> [Work order]
Print, exactly as they appear in the listing below, the lines from the line with "[config.mk]" to the line with "export BUFFER_PORTS_ARGS = -buffer_cell sky130_fd_sc_hd__buf_2", with both end lines kept.
*** Opening Listed entries ***
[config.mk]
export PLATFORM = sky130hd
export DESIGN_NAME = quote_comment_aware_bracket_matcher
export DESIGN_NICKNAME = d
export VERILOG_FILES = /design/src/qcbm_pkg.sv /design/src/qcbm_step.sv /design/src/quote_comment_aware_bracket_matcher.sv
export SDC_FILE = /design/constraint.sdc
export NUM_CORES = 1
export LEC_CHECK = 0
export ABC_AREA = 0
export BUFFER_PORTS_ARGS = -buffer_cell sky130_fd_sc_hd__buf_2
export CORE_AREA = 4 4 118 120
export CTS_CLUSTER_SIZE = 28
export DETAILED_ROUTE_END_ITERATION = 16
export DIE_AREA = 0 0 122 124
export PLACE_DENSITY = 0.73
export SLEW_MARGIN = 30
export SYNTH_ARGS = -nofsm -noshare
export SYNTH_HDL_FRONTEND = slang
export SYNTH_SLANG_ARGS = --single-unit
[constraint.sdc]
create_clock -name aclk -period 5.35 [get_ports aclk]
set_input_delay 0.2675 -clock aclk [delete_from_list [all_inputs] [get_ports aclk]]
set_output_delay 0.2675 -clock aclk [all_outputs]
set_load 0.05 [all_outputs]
*** Closing Listed entries ***
*** Opening Listed entries ***
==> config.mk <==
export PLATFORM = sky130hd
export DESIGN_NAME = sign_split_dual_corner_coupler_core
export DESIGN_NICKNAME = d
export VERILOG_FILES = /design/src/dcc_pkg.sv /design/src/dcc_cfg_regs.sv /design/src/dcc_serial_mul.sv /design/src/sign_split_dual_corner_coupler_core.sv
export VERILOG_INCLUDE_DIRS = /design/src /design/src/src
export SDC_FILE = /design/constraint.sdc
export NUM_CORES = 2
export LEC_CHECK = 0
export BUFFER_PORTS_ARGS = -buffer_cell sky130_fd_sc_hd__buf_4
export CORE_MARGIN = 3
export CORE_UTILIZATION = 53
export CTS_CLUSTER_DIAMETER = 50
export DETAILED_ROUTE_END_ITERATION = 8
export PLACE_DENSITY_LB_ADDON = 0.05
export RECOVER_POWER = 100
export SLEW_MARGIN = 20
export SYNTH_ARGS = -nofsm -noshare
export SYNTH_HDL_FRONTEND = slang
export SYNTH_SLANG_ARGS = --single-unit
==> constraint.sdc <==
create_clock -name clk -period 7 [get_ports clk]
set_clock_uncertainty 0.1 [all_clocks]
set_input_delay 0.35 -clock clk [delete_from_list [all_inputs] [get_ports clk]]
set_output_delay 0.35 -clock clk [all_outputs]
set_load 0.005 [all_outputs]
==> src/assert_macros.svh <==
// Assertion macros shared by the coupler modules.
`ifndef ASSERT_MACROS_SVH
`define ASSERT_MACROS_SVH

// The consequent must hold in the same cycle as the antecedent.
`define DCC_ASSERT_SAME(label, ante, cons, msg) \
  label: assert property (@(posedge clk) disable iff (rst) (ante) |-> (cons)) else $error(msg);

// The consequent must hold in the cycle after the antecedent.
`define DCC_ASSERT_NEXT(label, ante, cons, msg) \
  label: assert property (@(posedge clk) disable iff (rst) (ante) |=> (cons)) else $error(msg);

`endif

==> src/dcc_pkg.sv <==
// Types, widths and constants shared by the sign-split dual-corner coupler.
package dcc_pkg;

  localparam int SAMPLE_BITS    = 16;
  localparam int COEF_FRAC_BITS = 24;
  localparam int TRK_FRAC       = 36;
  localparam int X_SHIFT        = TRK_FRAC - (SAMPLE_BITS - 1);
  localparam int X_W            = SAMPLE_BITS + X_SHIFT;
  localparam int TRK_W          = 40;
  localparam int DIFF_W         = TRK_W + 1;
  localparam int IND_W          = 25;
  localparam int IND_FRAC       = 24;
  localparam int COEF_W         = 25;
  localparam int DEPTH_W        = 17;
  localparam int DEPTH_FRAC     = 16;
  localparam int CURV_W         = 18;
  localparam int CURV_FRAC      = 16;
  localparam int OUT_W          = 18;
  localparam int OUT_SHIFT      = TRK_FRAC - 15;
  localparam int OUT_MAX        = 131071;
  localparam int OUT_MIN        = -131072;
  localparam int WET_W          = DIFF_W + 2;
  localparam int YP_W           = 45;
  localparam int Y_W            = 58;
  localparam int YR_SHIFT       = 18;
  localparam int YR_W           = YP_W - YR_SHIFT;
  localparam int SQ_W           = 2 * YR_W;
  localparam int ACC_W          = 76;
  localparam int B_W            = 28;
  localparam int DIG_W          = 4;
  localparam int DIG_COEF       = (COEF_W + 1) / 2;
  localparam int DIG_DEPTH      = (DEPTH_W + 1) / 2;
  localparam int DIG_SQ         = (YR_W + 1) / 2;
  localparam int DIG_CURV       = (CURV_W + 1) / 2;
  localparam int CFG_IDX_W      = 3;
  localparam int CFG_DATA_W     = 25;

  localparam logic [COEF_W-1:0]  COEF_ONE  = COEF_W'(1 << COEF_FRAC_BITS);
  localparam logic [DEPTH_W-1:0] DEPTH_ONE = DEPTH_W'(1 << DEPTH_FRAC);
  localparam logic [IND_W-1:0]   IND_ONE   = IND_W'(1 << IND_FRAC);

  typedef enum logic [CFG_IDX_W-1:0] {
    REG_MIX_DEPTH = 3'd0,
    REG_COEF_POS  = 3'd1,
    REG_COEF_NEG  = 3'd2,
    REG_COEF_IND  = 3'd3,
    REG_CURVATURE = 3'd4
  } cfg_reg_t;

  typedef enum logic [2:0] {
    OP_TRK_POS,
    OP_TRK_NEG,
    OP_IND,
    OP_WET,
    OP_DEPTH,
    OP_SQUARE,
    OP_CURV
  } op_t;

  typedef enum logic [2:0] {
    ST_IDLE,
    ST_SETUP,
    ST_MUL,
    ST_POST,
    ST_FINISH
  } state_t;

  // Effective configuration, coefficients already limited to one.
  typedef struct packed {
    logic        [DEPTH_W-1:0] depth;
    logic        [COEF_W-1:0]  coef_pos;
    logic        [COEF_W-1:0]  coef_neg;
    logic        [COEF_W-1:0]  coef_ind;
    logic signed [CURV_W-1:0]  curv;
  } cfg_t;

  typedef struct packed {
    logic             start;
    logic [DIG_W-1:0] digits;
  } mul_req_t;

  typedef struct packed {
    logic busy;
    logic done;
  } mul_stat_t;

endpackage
*** Closing Listed entries ***
> [Result of the exercise]
[config.mk]
export PLATFORM = sky130hd
export DESIGN_NAME = quote_comment_aware_bracket_matcher
export DESIGN_NICKNAME = d
export VERILOG_FILES = /design/src/qcbm_pkg.sv /design/src/qcbm_step.sv /design/src/quote_comment_aware_bracket_matcher.sv
export SDC_FILE = /design/constraint.sdc
export NUM_CORES = 1
export LEC_CHECK = 0
export ABC_AREA = 0
export BUFFER_PORTS_ARGS = -buffer_cell sky130_fd_sc_hd__buf_2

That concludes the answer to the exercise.